Avaliação bancária da habitação mantém subida e fixa-se em 2.151 €/m² em março
29 de abril, 2026
O valor mediano de avaliação bancária da habitação em Portugal fixou-se em 2.151 euros por metro quadrado em março, registando uma subida homóloga de 16,5%, segundo dados divulgados pelo Instituto Nacional de Estatística. Em termos mensais, o aumento foi de 1,4%, o equivalente a mais 29 euros por metro quadrado.
No total, foram realizadas cerca de 32,8 mil avaliações no âmbito de pedidos de crédito à habitação, mais 10,8% face a fevereiro, mas menos 10,3% em comparação com o mesmo mês de 2025, sinalizando alguma desaceleração da atividade.

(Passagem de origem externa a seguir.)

==> src/stpic_sync.sv <==
module stpic_sync #(
  parameter int W = 1
) (
  input wire logic core_clk,
  input wire logic reset,
  input wire logic [W-1:0] async_in,
  output logic [W-1:0] sync_out,
  output logic [W-1:0] rise,
  output logic [W-1:0] fall
);
  logic [W-1:0] meta_r;
  logic [W-1:0] sync_r;
  logic [W-1:0] prev_r;
  logic [2:0] fill_r;

  // First stage is read only by the second stage
  always_ff @(posedge core_clk) begin
    if (reset) begin
      meta_r <= '0;
      sync_r <= '0;
      prev_r <= '0;
      fill_r <= '0;
    end else begin
      meta_r <= async_in;
      sync_r <= meta_r;
      prev_r <= sync_r;
      fill_r <= {fill_r[1:0], 1'b1};
    end
  end

  // Edges wait until the last stage holds a real pin sample, so a pin
  // that is high at reset release does not fake an edge
  assign sync_out = sync_r;
  assign rise = sync_r & ~prev_r & {W{fill_r[2]}};
  assign fall = ~sync_r & prev_r & {W{fill_r[2]}};
endmodule
[config.mk]
export PLATFORM = sky130hd
export DESIGN_NAME = hcp_top
export DESIGN_NICKNAME = d
export VERILOG_FILES = /design/src/logic/hcp_pkg.sv /design/src/logic/hcp_top.sv
export SDC_FILE = /design/constraint.sdc
export NUM_CORES = 1
export LEC_CHECK = 0
export ABC_AREA = 1
export BUFFER_PORTS_ARGS = -buffer_cell sky130_fd_sc_hd__buf_2
export CORE_ASPECT_RATIO = 2
export CORE_MARGIN = 1.5
export CORE_UTILIZATION = 51
export CTS_CLUSTER_SIZE = 28
export DETAILED_ROUTE_END_ITERATION = 10
export PLACE_DENSITY = 0.71
export SYNTH_ARGS = -nofsm -noshare
export SYNTH_HDL_FRONTEND = slang
export SYNTH_SLANG_ARGS = --single-unit
export TNS_END_PERCENT = 20
[constraint.sdc]
create_clock -name clk -period 2.5 [get_ports clk]
set_input_delay 0.375 -clock clk [delete_from_list [all_inputs] [get_ports clk]]
set_output_delay 0.375 -clock clk [all_outputs]
set_load 0.01 [all_outputs]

Apartamentos impulsionam subida
Os apartamentos continuam a liderar a valorização. O valor mediano de avaliação atingiu 2.511 €/m², traduzindo um crescimento homólogo de 21,2%. As regiões da Grande Lisboa (3.333 €/m²) e do Algarve (2.883 €/m²) registaram os preços mais elevados, enquanto o Alentejo e o Centro continuam a apresentar os valores mais baixos.
Por tipologia, os T1 atingiram 3.174 €/m², os T2 fixaram-se em 2.586 €/m² e os T3 em 2.170 €/m², concentrando a maior parte das avaliações.
Moradias sobem menos
No segmento das moradias, a valorização foi mais moderada. O valor mediano situou-se nos 1.542 €/m², com um aumento de 12,6% em termos homólogos e de 0,9% face ao mês anterior. Tal como nos apartamentos, a Grande Lisboa e o Algarve lideram os valores.
Interior mantém preços mais baixos
A análise regional evidencia assimetrias marcadas. Enquanto áreas como a Grande Lisboa, o Algarve e a Península de Setúbal continuam acima da média nacional, regiões do interior, como Terras de Trás-os-Montes e Beiras e Serra da Estrela, apresentam níveis significativamente inferiores.
Apesar da forte subida dos preços, o recuo no número de avaliações em termos homólogos sugere um mercado com menor dinamismo, num contexto de valorização contínua dos imóveis.